MONITORAMENTO DO EQUILIBRIO EM IDOSOS: ACELEROMETROS COMO ALIADOS NA PRATICA CLINICA
Idoso, Equilíbrio, fiosioterapia, acelerometria
O envelhecimento populacional no Brasil cresce a uma taxa de 4% ao ano, aumentando significativamente a quantidade de idosos e os desafios relacionados à saúde dessa população. Um dos principais problemas enfrentados é a diminuição da mobilidade, frequentemente associada ao sedentarismo, doenças crônicas e sintomas depressivos, o que impacta diretamente a independência funcional dos idosos.

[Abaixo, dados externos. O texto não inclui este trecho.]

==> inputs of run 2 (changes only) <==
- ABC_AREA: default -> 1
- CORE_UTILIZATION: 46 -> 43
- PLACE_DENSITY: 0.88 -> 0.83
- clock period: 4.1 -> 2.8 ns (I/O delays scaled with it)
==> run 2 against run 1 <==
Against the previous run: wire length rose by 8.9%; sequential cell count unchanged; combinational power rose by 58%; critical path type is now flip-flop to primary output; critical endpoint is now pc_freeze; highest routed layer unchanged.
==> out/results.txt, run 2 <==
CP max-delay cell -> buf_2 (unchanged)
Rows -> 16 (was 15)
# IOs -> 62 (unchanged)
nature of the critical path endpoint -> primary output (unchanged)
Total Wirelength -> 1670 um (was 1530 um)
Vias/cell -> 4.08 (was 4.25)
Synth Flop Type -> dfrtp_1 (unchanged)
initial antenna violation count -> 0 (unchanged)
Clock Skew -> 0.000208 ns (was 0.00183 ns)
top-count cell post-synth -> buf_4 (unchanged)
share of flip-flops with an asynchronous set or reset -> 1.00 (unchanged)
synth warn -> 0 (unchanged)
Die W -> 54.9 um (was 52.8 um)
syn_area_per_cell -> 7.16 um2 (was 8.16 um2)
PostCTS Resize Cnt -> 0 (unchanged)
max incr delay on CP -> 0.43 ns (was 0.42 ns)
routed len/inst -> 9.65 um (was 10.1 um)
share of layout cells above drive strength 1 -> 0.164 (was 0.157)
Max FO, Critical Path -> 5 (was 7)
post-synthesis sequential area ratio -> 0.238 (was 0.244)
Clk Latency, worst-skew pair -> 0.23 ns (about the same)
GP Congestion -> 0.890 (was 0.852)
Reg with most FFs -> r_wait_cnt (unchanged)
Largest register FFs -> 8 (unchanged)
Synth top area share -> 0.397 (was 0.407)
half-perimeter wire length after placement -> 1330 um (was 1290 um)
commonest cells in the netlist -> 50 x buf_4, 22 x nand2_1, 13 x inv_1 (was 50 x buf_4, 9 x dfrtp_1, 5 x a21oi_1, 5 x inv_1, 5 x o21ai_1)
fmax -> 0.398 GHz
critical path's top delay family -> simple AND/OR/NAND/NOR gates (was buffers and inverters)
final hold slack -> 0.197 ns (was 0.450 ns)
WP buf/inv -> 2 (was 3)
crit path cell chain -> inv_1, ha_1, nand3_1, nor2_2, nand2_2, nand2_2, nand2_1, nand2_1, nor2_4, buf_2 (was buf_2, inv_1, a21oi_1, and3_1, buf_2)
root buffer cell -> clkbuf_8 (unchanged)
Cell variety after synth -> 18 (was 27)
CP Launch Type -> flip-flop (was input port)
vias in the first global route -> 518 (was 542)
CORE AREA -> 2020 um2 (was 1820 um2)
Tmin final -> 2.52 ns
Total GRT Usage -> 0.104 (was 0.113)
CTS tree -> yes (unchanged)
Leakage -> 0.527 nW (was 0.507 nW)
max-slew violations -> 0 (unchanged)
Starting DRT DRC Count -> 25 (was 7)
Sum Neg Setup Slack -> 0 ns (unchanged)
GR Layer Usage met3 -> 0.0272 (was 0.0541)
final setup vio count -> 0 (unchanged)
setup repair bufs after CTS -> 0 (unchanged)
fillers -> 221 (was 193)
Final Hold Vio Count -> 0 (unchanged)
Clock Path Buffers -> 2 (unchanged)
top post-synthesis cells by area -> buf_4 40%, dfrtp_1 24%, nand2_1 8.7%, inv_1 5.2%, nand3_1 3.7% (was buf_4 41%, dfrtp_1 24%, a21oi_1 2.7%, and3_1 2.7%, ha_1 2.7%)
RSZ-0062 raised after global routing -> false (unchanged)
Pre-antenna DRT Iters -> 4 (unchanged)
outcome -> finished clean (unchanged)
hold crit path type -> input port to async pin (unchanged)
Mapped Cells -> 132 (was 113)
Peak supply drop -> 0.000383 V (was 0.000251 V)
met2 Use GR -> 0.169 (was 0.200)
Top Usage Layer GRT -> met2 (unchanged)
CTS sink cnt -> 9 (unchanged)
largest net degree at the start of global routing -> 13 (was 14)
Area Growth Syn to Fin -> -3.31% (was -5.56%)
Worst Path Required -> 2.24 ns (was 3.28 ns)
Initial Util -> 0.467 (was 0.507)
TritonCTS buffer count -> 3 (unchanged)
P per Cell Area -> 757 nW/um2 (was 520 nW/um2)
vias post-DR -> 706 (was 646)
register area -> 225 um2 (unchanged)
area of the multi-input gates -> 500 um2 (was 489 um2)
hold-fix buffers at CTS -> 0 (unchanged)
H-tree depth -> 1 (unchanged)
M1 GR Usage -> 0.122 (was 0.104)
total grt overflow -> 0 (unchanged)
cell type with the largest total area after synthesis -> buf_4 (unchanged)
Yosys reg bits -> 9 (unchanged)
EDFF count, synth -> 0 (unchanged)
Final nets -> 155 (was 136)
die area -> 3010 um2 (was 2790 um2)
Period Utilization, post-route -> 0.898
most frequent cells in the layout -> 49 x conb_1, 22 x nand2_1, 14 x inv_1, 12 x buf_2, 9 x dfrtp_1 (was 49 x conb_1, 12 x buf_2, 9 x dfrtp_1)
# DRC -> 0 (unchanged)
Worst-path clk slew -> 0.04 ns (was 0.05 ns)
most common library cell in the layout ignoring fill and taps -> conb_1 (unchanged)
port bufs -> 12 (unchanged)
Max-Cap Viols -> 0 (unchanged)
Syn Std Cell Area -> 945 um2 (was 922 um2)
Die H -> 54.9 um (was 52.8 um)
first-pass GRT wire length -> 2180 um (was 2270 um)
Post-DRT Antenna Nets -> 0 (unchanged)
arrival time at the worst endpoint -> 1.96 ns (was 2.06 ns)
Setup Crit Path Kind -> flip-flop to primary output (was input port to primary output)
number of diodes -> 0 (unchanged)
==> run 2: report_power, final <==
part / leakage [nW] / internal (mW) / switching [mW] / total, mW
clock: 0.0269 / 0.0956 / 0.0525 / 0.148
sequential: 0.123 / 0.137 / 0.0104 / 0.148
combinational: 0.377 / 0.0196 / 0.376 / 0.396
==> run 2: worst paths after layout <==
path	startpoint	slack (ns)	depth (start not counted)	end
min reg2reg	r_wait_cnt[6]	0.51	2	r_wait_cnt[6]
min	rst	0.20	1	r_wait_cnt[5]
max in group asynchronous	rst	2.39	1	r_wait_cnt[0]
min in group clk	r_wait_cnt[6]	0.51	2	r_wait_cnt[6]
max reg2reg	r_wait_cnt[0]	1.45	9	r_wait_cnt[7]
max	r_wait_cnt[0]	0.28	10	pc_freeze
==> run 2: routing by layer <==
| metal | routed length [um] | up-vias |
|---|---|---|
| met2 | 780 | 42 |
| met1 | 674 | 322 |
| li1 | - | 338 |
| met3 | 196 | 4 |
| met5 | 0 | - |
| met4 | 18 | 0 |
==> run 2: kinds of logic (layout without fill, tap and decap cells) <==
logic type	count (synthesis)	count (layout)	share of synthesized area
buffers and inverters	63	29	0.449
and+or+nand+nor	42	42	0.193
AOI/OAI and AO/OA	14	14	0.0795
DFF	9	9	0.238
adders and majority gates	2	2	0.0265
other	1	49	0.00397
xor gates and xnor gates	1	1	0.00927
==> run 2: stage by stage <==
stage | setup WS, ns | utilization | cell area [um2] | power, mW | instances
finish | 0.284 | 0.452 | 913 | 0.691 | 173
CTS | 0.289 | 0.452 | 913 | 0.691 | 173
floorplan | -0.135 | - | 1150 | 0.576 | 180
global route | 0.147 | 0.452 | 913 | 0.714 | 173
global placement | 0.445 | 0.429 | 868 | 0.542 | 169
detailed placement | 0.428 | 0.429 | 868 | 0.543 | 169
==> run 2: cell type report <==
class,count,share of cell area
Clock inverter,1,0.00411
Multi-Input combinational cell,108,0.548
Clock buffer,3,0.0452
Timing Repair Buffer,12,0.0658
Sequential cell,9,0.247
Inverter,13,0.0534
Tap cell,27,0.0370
### config.mk
export PLATFORM = sky130hd
export DESIGN_NAME = rr_grant_data_router
export DESIGN_NICKNAME = d
export VERILOG_FILES = /design/src/rtl/rr_grant_data_router.sv
export SDC_FILE = /design/constraint.sdc
export NUM_CORES = 1
export LEC_CHECK = 0
export CAP_MARGIN = 20
export CORE_MARGIN = 5
export CORE_UTILIZATION = 30
export DETAILED_ROUTE_END_ITERATION = 10
export GPL_TIMING_DRIVEN = 0
export PLACE_DENSITY = 0.54
export SLEW_MARGIN = 15
export SYNTH_ARGS = -nofsm -noshare
export SYNTH_HDL_FRONTEND = slang
export SYNTH_SLANG_ARGS = --single-unit
### constraint.sdc
create_clock -name clk -period 11.3 [get_ports clk]
set_input_delay 2.26 -clock clk [delete_from_list [all_inputs] [get_ports clk]]
set_output_delay 2.26 -clock clk [all_outputs]
set_load 0.1 [all_outputs]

A inatividade física contribui para perdas musculares, ósseas e sensoriais, afetando as Atividades de Vida Diária (AVDs). A fisioterapia, nesse contexto, tem papel fundamental na prevenção e reabilitação dessas perdas, sendo potencializada com o uso de tecnologias como o acelerômetro, que permite avaliar aspectos da marcha, equilíbrio e intensidade dos movimentos. A dor lombar crônica, altamente prevalente entre adultos, agrava ainda mais a limitação funcional. O acelerômetro tem sido utilizado tanto em indivíduos saudáveis quanto em pacientes neurológicos, inclusive em estudos que comparam intervenções como a reabilitação aquática e terrestre. Com o aumento da expectativa de vida, é essencial planejar ações que promovam a qualidade de vida dos idosos. Alterações fisiológicas, como sarcopenia e perda de amplitude de movimento, afetam o controle postural e elevam o risco de quedas, exigindo maior atenção dos serviços de saúde.